在个人层面上,前欧洲流亡者们通过他们在战时伦敦的经历和在那里结交的朋友,扩展了自己的视野,更深切地感受到了自己是一个更大的世界的一部分。执行了1943年挪威水电厂爆炸任务的挪威突击队队长约阿希姆·朗内伯格(J)在战后多年说道:“英国让我觉得自己好像有两个家园。当我在英国驻扎的时候,我们谈到了回国执行任务。但是在挪威时,我们又会谈到回英国后放松一下或是去执行一项新的任务。”
而许多英国人则努力保持他们与欧洲人之间在战时建立起来的紧密关系,因为那些欧洲人曾经是他们战时生活中不可分割的一部分。这些英国人中包括特别行动处的弗朗西斯·卡马斯,他与那些在“D日行动”之前或之后的危险时期曾经庇护过他,并且照顾他的法国公民们保持着密切的联系。他说,他和他们分享着一种“既不是体肤直接的,也不是纯粹精神的爱。那是永恒的,没有任何力量可以把它拿走”。
卡马斯晚年和他的妻子住在法国东南部杜萝米山谷的一个小村庄里,当年他曾在那里花了很多时间组织对德国人的抵抗运动。他可以从他的屋子里看到远处的韦科尔高原,他的许多马奎斯游击队员在1944年反抗德国人的起义中,在那里英勇献身了。
为了纪念他们与曾经共同战斗过的欧洲人之间的战时“纽带”,一些英国的军事和社会团体组织了年度聚会,有一些聚会一直持续到今天。其中有由英国空军部组织并资助的英国皇家空军逃亡协会,他们要向成千上万帮助营救被击落的盟军飞行员的欧洲人表示敬意。协会向被德国人杀害的逃生路线成员的家属提供财务援助,向需要医护治疗的逃生路线成员提供财务援助,也为皇家空军飞行员与当年曾救助过他们的人之间的团聚提供赞助。

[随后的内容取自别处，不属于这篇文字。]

<file path="src/logic/canopen_dispatch_pkg.sv">
/*
 * Constants of the CANopen dispatch logic: identifier bases,
 * SDO index window, APB offsets and reset values.
 * Assumes 125 MHz system clock.
 */
package canopen_dispatch_pkg;
    // Identifier space of standard frames
    localparam logic [10:0] ID_MAX = 11'h7EF;
    localparam logic [3:0] MAX_DLC = 4'h8;
    // Identifier bases added to the node number
    localparam logic [10:0] SDO_RX_BASE = 11'h600;
    localparam logic [10:0] SDO_TX_BASE = 11'h580;
    localparam logic [10:0] PDO1_RX_BASE = 11'h200;
    localparam logic [10:0] PDO1_TX_BASE = 11'h180;
    localparam logic [10:0] PDO2_RX_BASE = 11'h300;
    localparam logic [10:0] PDO2_TX_BASE = 11'h280;
    // Index window forwarded to the inverter control
    localparam logic [15:0] FWD_INDEX_LO = 16'h2000;
    localparam logic [15:0] FWD_INDEX_HI = 16'h5EFF;
    localparam logic [7:0] OVERRIDE_USE_ADDR = 8'hFF;
    // SDO command bytes
    localparam logic [2:0] CS_DOWNLOAD = 3'h1;
    localparam logic [2:0] CS_UPLOAD = 3'h2;
    localparam logic [7:0] RESP_WRITE = 8'h60;
    localparam logic [7:0] RESP_READ = 8'h43;
    localparam logic [7:0] RESP_ABORT = 8'h80;
    localparam logic [31:0] ABORT_CODE = 32'h0504_0001;
    // Local objects selected by subindex
    localparam logic [7:0] SUB_NODE = 8'h00;
    localparam logic [7:0] SUB_PDO = 8'h01;
    localparam logic [7:0] SUB_RATE = 8'h02;
    // Bit rate codes 0..9 = 10,20,25,50,100,125,250,500,800,1000 kbit/s
    localparam logic [3:0] RATE_CODE_MAX = 4'h9;
    // High-speed process data cycle
    localparam int CLK_HZ = 125_000_000;
    localparam int HS_CYCLE_MS = 3;
    localparam int HS_CYCLE_CYC = CLK_HZ / 1000 * HS_CYCLE_MS;
    // Mapping: inverter code offset into the forwarded range
    localparam logic [15:0] MAP_INDEX_BASE = 16'h2000;
    localparam logic [7:0] MAP_BIT_LEN = 8'h20;
    // APB register offsets
    localparam logic [7:0] REG_NODE_OVR = 8'h00;
    localparam logic [7:0] REG_INV_ADDR = 8'h04;
    localparam logic [7:0] REG_PDO_CTRL = 8'h08;
    localparam logic [7:0] REG_BIT_RATE = 8'h0C;
    localparam logic [7:0] REG_STATUS = 8'h10;
    localparam logic [7:0] REG_HS_MAP = 8'h14;
    localparam logic [7:0] REG_LS_MAP = 8'h18;
    // Reset values
    localparam logic [7:0] RST_NODE_OVR = 8'hFF;
    localparam logic [7:0] RST_INV_ADDR = 8'h01;
    localparam logic [2:0] RST_PDO_CTRL = 3'h0;
    localparam logic [3:0] RST_BIT_RATE = 4'h5;
    localparam logic [15:0] RST_LS_MAP = 16'h2000;
endpackage : canopen_dispatch_pkg

</file>
<file path="src/logic/canopen_id_dispatch.sv">
/*
 * Message dispatch of a CANopen slave node: node number, identifier
 * assignment, SDO routing to local settings or to the inverter control,
 * and two PDO channels (high and low speed).
 * Assumes a CAN controller on this clock that arbitrates, and an
 * answering inverter control.
 */
// Summary of operation
// Lowest identifier wins arbitration and completes its frame.
// A loser of arbitration withdraws for now and receives.
// Only identifiers 0 to 2031 are valid in standard frames.
// A frame carries at most 8 data bytes.
// Override 255 means node number is inverter address plus one.
// Any other override value is used directly as node number.
// SDO requests arrive on 1536 plus node number.
// SDO responses go out on 1408 plus node number.
// First PDO receives on 512 and transmits on 384 plus node.
// Second PDO receives on 768 and transmits on 640 plus node.
// Process input data is sent unprompted, unaddressed, unacknowledged.
// SDO routing depends only on 16-bit index and 8-bit subindex; code also routes on the command specifier.
// Indexes 2000h to 5EFFh go to the inverter control; code aborts unknown command specifiers locally.
// A setting picks the one high-speed PDO channel.
// After reset both PDOs are off and the first is high speed.
// Low-speed PDO shares SDO priority.
// High-speed output data goes as one process-data write service.
// High-speed input data comes from one process-data read service.
// High-speed path cycles at about 3 ms.
// High-speed mapping is translated from inverter coding to CANopen.
// Bit rate selectable among ten rates from 10 to 1000 kbit/s.
// Inverter address defaults to 1.
// Node starts pre-operational; PDOs wait for the start command.
// SDO indexes outside the window are served locally.
// Frames on other identifiers are ignored silently.
`timescale 1ns/100ps
module canopen_id_dispatch #(
    parameter int HS_CYCLE = canopen_dispatch_pkg::HS_CYCLE_CYC
) (
    // Clock and reset
    input wire logic clk,
    input wire logic rst,
    // APB slave
    input wire logic psel,
    input wire logic penable,
    input wire logic pwrite,
    input wire logic [7:0] paddr,
    input wire logic [31:0] pwdata,
    output logic [31:0] prdata,
    output logic pready,
    output logic pslverr,
    // Received frames from the CAN controller
    input wire logic rx_valid,
    input wire logic [10:0] rx_id,
    input wire logic [3:0] rx_dlc,
    input wire logic [63:0] rx_data,
    // Frame to transmit through the CAN controller
    output logic tx_valid,
    output logic [10:0] tx_id,
    output logic [3:0] tx_dlc,
    output logic [63:0] tx_data,
    input wire logic tx_done,
    input wire logic tx_lost,
    // Network state commands decoded elsewhere
    input wire logic nmt_start,
    input wire logic nmt_preop,
    // Parameter services to the inverter control
    output logic par_req_valid,
    output logic par_req_write,
    output logic [15:0] par_index,
    output logic [7:0] par_sub,
    output logic [31:0] par_wdata,
    input wire logic par_ack,
    input wire logic [31:0] par_rdata,
    // Process-data services to the inverter control
    output logic pd_wr_valid,
    output logic [63:0] pd_wr_data,
    output logic pd_rd_req,
    input wire logic pd_rd_ack,
    input wire logic [63:0] pd_rd_data,
    input wire logic [15:0] hs_map_inv,
    // Settings seen by the controller
    output logic [3:0] bit_rate_sel,
    output logic operational
);
    import canopen_dispatch_pkg::*;

    typedef enum logic [1:0] {IDLE, FWD, RESP} eng_e;
    eng_e eng;

    logic [7:0] node_number_override;
    logic [7:0] inverter_address_setting;
    logic [2:0] pdo_ctrl;
    logic [15:0] ls_map;
    logic [18:0] hs_cnt;
    logic [2:0] cs;
    logic no_resp;
    logic [15:0] req_index;
    logic [7:0] req_sub;
    logic [31:0] req_value;
    logic [63:0] resp_data;
    logic pend_valid;
    logic [63:0] pend_data;
    logic retry;

    // Node number and identifiers
    wire [7:0] node = (node_number_override == OVERRIDE_USE_ADDR) ?
        8'(inverter_address_setting + 8'h01) : node_number_override;
    wire [10:0] node_w = {3'h0, node};
    wire [10:0] sdo_rx_id = SDO_RX_BASE + node_w;
    wire [10:0] sdo_tx_id = SDO_TX_BASE + node_w;
    wire [10:0] first_output_pdo_id = PDO1_RX_BASE + node_w;
    wire [10:0] first_input_pdo_id = PDO1_TX_BASE + node_w;
    wire [10:0] second_output_pdo_id = PDO2_RX_BASE + node_w;
    wire [10:0] second_input_pdo_id = PDO2_TX_BASE + node_w;

    // PDO control: [0] first on, [1] second on, [2] second is high speed
    wire en1 = pdo_ctrl[0];
    wire en2 = pdo_ctrl[1];
    wire hs_second = pdo_ctrl[2];
    wire hs_en = hs_second ? en2 : en1;
    wire [10:0] hs_tx_id = hs_second ? second_input_pdo_id : first_input_pdo_id;

    // Receive decode; other frames are dropped
    wire rx_ok = rx_valid && (rx_id <= ID_MAX) && (rx_dlc <= MAX_DLC);
    wire hit_sdo = rx_ok && (rx_id == sdo_rx_id);
    wire hit_p1 = rx_ok && operational && en1 && (rx_id == first_output_pdo_id);
    wire hit_p2 = rx_ok && operational && en2 && (rx_id == second_output_pdo_id);
    wire hs_hit = hs_second ? hit_p2 : hit_p1;
    wire ls_hit = hs_second ? hit_p1 : hit_p2;

    // SDO request fields
    wire [2:0] rx_cs = rx_data[7:5];
    wire [15:0] rx_index = rx_data[23:8];
    wire [7:0] rx_sub = rx_data[31:24];
    wire rx_fwd = (rx_index >= FWD_INDEX_LO) && (rx_index <= FWD_INDEX_HI);
    wire cs_known = (rx_cs == CS_DOWNLOAD) || (rx_cs == CS_UPLOAD);
    wire sdo_take = (eng == IDLE) && hit_sdo;
    wire ls_take = (eng == IDLE) && !hit_sdo && ls_hit;

    // Local object access
    wire [31:0] local_rd = (rx_sub == SUB_NODE) ? {24'h0, node} :
        (rx_sub == SUB_PDO) ? {29'h0, pdo_ctrl} :
        (rx_sub == SUB_RATE) ? {28'h0, bit_rate_sel} : 32'h0;
    wire sdo_rate_wr = sdo_take && !rx_fwd && (rx_cs == CS_DOWNLOAD) &&
        (rx_sub == SUB_RATE) && (rx_data[35:32] <= RATE_CODE_MAX);
    wire [63:0] local_resp = !cs_known ? {ABORT_CODE, rx_data[31:8], RESP_ABORT} :
        (rx_cs == CS_DOWNLOAD) ? {32'h0, rx_data[31:8], RESP_WRITE} :
        {local_rd, rx_data[31:8], RESP_READ};

    // Mapping in CANopen entry layout
    wire [31:0] hs_map_co = {16'(MAP_INDEX_BASE + hs_map_inv), 8'h00, MAP_BIT_LEN};

    // APB decode
    wire apb_acc = psel && penable && !pready;
    wire apb_wr = apb_acc && pwrite;
    wire addr_ok = (paddr == REG_NODE_OVR) || (paddr == REG_INV_ADDR) ||
        (paddr == REG_PDO_CTRL) || (paddr == REG_BIT_RATE) ||
        (paddr == REG_STATUS) || (paddr == REG_HS_MAP) || (paddr == REG_LS_MAP);
    wire [31:0] rd_mux = (paddr == REG_NODE_OVR) ? {24'h0, node_number_override} :
        (paddr == REG_INV_ADDR) ? {24'h0, inverter_address_setting} :
        (paddr == REG_PDO_CTRL) ? {29'h0, pdo_ctrl} :
        (paddr == REG_BIT_RATE) ? {28'h0, bit_rate_sel} :
        (paddr == REG_STATUS) ? {22'h0, (eng != IDLE), operational, node} :
        (paddr == REG_HS_MAP) ? hs_map_co :
        (paddr == REG_LS_MAP) ? {16'h0, ls_map} : 32'h0;
    wire rate_wr = apb_wr && (paddr == REG_BIT_RATE) && (pwdata[3:0] <= RATE_CODE_MAX);

    // SDO response goes before high-speed input data
    wire slot_free = !tx_valid && !retry;
    wire load_resp = slot_free && (eng == RESP);
    wire load_pd = slot_free && (eng != RESP) && pend_valid;
    wire hs_tick = (hs_cnt == 19'(HS_CYCLE - 1));

    always_ff @(posedge clk or posedge rst) begin
        if (rst) begin
            pready <= 1'b0;
            pslverr <= 1'b0;
            prdata <= 32'h0;
        end else begin
            pready <= apb_acc;
            pslverr <= apb_acc && !addr_ok;
            prdata <= (apb_acc && !pwrite) ? rd_mux : 32'h0;
        end
    end

    always_ff @(posedge clk or posedge rst) begin
        if (rst) begin
            node_number_override <= RST_NODE_OVR;
            inverter_address_setting <= RST_INV_ADDR;
            pdo_ctrl <= RST_PDO_CTRL;
            bit_rate_sel <= RST_BIT_RATE;
            ls_map <= RST_LS_MAP;
        end else begin
            if (apb_wr && paddr == REG_NODE_OVR) node_number_override <= pwdata[7:0];
            if (apb_wr && paddr == REG_INV_ADDR) inverter_address_setting <= pwdata[7:0];
            if (apb_wr && paddr == REG_PDO_CTRL) pdo_ctrl <= pwdata[2:0];
            if (apb_wr && paddr == REG_LS_MAP) ls_map <= pwdata[15:0];
            if (sdo_rate_wr) bit_rate_sel <= rx_data[35:32];
            else if (rate_wr) bit_rate_sel <= pwdata[3:0];
        end
    end

    // Pre-operational until the start command
    always_ff @(posedge clk or posedge rst) begin
        if (rst) operational <= 1'b0;
        else if (nmt_preop) operational <= 1'b0;
        else if (nmt_start) operational <= 1'b1;
    end

    // Request engine shared by SDO and low-speed PDO
    always_ff @(posedge clk or posedge rst) begin
        if (rst) begin
            eng <= IDLE;
            cs <= 3'h0;
            no_resp <= 1'b0;
            req_index <= 16'h0;
            req_sub <= 8'h0;
            req_value <= 32'h0;
            resp_data <= 64'h0;
        end else begin
            case (eng)
                IDLE: begin
                    if (sdo_take) begin
                        cs <= rx_cs;
                        no_resp <= 1'b0;
                        req_index <= rx_index;
                        req_sub <= rx_sub;
                        req_value <= rx_data[63:32];
                        resp_data <= local_resp;
                        eng <= (rx_fwd && cs_known) ? FWD : RESP;
                    end else if (ls_take) begin
                        cs <= CS_DOWNLOAD;
                        no_resp <= 1'b1;
                        req_index <= ls_map;
                        req_sub <= 8'h00;
                        req_value <= rx_data[31:0];
                        eng <= FWD;
                    end
                end
                FWD: begin
                    if (par_ack) begin
                        resp_data <= (cs == CS_DOWNLOAD) ?
                            {32'h0, req_sub, req_index, RESP_WRITE} :
                            {par_rdata, req_sub, req_index, RESP_READ};
                        eng <= no_resp ? IDLE : RESP;
                    end
                end
                RESP: begin
                    if (load_resp) eng <= IDLE;
                end
                default: eng <= IDLE;
            endcase
        end
    end

    // Parameter request, held until acknowledged
    always_ff @(posedge clk or posedge rst) begin
        if (rst) begin
            par_req_valid <= 1'b0;
            par_req_write <= 1'b0;
            par_index <= 16'h0;
            par_sub <= 8'h0;
            par_wdata <= 32'h0;
        end else if (eng == IDLE && ((sdo_take && rx_fwd && cs_known) || ls_take)) begin
            par_req_valid <= 1'b1;
            par_req_write <= ls_take || (rx_cs == CS_DOWNLOAD);
            par_index <= ls_take ? ls_map : rx_index;
            par_sub <= ls_take ? 8'h00 : rx_sub;
            par_wdata <= ls_take ? rx_data[31:0] : rx_data[63:32];
        end else if (par_ack) begin
            par_req_valid <= 1'b0;
        end
    end

    // One process-data write per high-speed frame
    always_ff @(posedge clk or posedge rst) begin
        if (rst) begin
            pd_wr_valid <= 1'b0;
            pd_wr_data <= 64'h0;
        end else begin
            pd_wr_valid <= hs_hit;
            if (hs_hit) pd_wr_data <= rx_data;
        end
    end

    // One high-speed read service per period
    always_ff @(posedge clk or posedge rst) begin
        if (rst) begin
            hs_cnt <= 19'h0;
            pd_rd_req <= 1'b0;
            pend_valid <= 1'b0;
            pend_data <= 64'h0;
        end else begin
            hs_cnt <= hs_tick ? 19'h0 : 19'(hs_cnt + 19'h1);
            if (hs_tick && operational && hs_en && !pend_valid) pd_rd_req <= 1'b1;
            else if (pd_rd_ack) pd_rd_req <= 1'b0;
            if (pd_rd_req && pd_rd_ack) begin
                pend_valid <= 1'b1;
                pend_data <= pd_rd_data;
            end else if (load_pd) begin
                pend_valid <= 1'b0;
            end
        end
    end

    // Lost arbitration withdraws the frame for one cycle
    always_ff @(posedge clk or posedge rst) begin
        if (rst) begin
            tx_valid <= 1'b0;
            tx_id <= 11'h0;
            tx_dlc <= 4'h0;
            tx_data <= 64'h0;
            retry <= 1'b0;
        end else if (tx_valid && tx_lost) begin
            tx_valid <= 1'b0;
            retry <= 1'b1;
        end else if (retry) begin
            tx_valid <= 1'b1;
            retry <= 1'b0;
        end else if (tx_valid && tx_done) begin
            tx_valid <= 1'b0;
        end else if (load_resp) begin
            tx_valid <= 1'b1;
            tx_id <= sdo_tx_id;
            tx_dlc <= MAX_DLC;
            tx_data <= resp_data;
        end else if (load_pd) begin
            tx_valid <= 1'b1;
            tx_id <= hs_tx_id;
            tx_dlc <= MAX_DLC;
            tx_data <= pend_data;
        end
    end
endmodule : canopen_id_dispatch

</file>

在年复一年的团聚活动中,出席人数最多的一次是庆祝安德烈·德·容“彗星路线”工作的聚会。德·容被她和她的路线所拯救的几百名英国人和美国人视为瑰宝。她在战后获得了英美两国最高荣誉的平民奖章——美国的自由勋章和英国的乔治勋章。她余生中的大部分时间都是在非洲的麻风病医院当护士。
战后不久,英国皇家空军以独特的方式表达了对德·容的感谢。当他们得知德·容的母亲即将在比利时去世,空军部的官员下令让一架从非洲飞往英国的皇家空军训练飞机在埃塞俄比亚首都亚的斯亚贝巴作一次临时停留,因为那里是德·容当时居住的地方。等她上了飞机之后,又在飞到布鲁塞尔时做了另一次临时停留。在她母亲的葬礼之后,另一架皇家空军飞机将她带回了埃塞俄比亚。
在荷兰,经历过阿纳姆溃败的英国退伍军人也与帮助他们渡过难关的荷兰平民形成了相似的长期关系。这背后的驱动力量是约翰·哈克特将军,他永远不会忘记拯救自己生命的荷兰公民们所表现出来的“勇气和同情心”。
哈克特杰出的军人生涯在战后又持续了20多年。他被任命为大英帝国的副总参谋长,后来成为驻德国英军的总司令。他还曾担任过北约组织的北方集团军的指挥官,他的部队中包括荷兰第一师团。退伍后,哈克特被任命为伦敦国王学院院长。在60年代后期,他曾戴着一顶礼帽、撑着一把雨伞和学生一起示威游行,要求政府增加学生的助学金。后来,他成了著名的电视评论员和畅销书作家。
然而在哈克特漫长而忙碌的一生中,他在阿纳姆的“精神体验”一直在他头脑中不时重现。他写道:“那是一场战斗,但它作为人性表现的意义已超越了军事。”他和他的妻子经常前往荷兰访问德·诺伊姐妹和她们的大家庭。诺伊家族的成员也经常住在英国的哈克特家中。哈克特还和他在康复期间在埃德认识的其他几位居民成了终生的朋友。其中,包括在阿纳姆把他从医院里偷运出来,后来又带着他走向自由世界的前抵抗运动成员。
1994年9月,在发动“市场花园行动”半个世纪之后,哈克特和其他的英国战斗幸存者在阿纳姆附近为一块石碑揭幕。那块石碑是献给“海尔德兰人民”的,荷兰的海尔德兰省是当年发生战斗的地方。哈克特为石碑写了题词:50年前,英国和波兰的伞降士兵在这里拼死战斗,试图打开一条前往德国的通路,使战争早日结束。然而事与愿违,我们带来的是死亡和毁灭,而你们从未为此责怪过我们……你们把我们带到家中,我们既是逃犯也是你们的朋友,我们将把你们永远记在心中。即使有一天我们都死了,这个坚韧的纽带仍然会一直持续下去。
“大山”哈克特于1997年去世了。到2015年时,还活着的阿纳姆幸存者已经屈指可数。但是,在那块石碑上铭刻的预言被证明是正确的:阿纳姆人民与曾在那里作战的人们之间的依恋之情仍然“活着”。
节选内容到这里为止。